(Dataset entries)
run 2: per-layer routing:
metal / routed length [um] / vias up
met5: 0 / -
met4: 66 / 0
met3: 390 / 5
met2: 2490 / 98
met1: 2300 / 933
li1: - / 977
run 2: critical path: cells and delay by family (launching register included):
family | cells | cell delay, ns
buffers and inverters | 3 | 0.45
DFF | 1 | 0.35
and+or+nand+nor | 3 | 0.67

**Problem details**.
Repeat the data in full, exactly as supplied.

**Answer below**.
run 2: per-layer routing:
metal / routed length [um] / vias up
met5: 0 / -
met4: 66 / 0
met3: 390 / 5
met2: 2490 / 98
met1: 2300 / 933
li1: - / 977
run 2: critical path: cells and delay by family (launching register included):
family | cells | cell delay, ns
buffers and inverters | 3 | 0.45
DFF | 1 | 0.35
and+or+nand+nor | 3 | 0.67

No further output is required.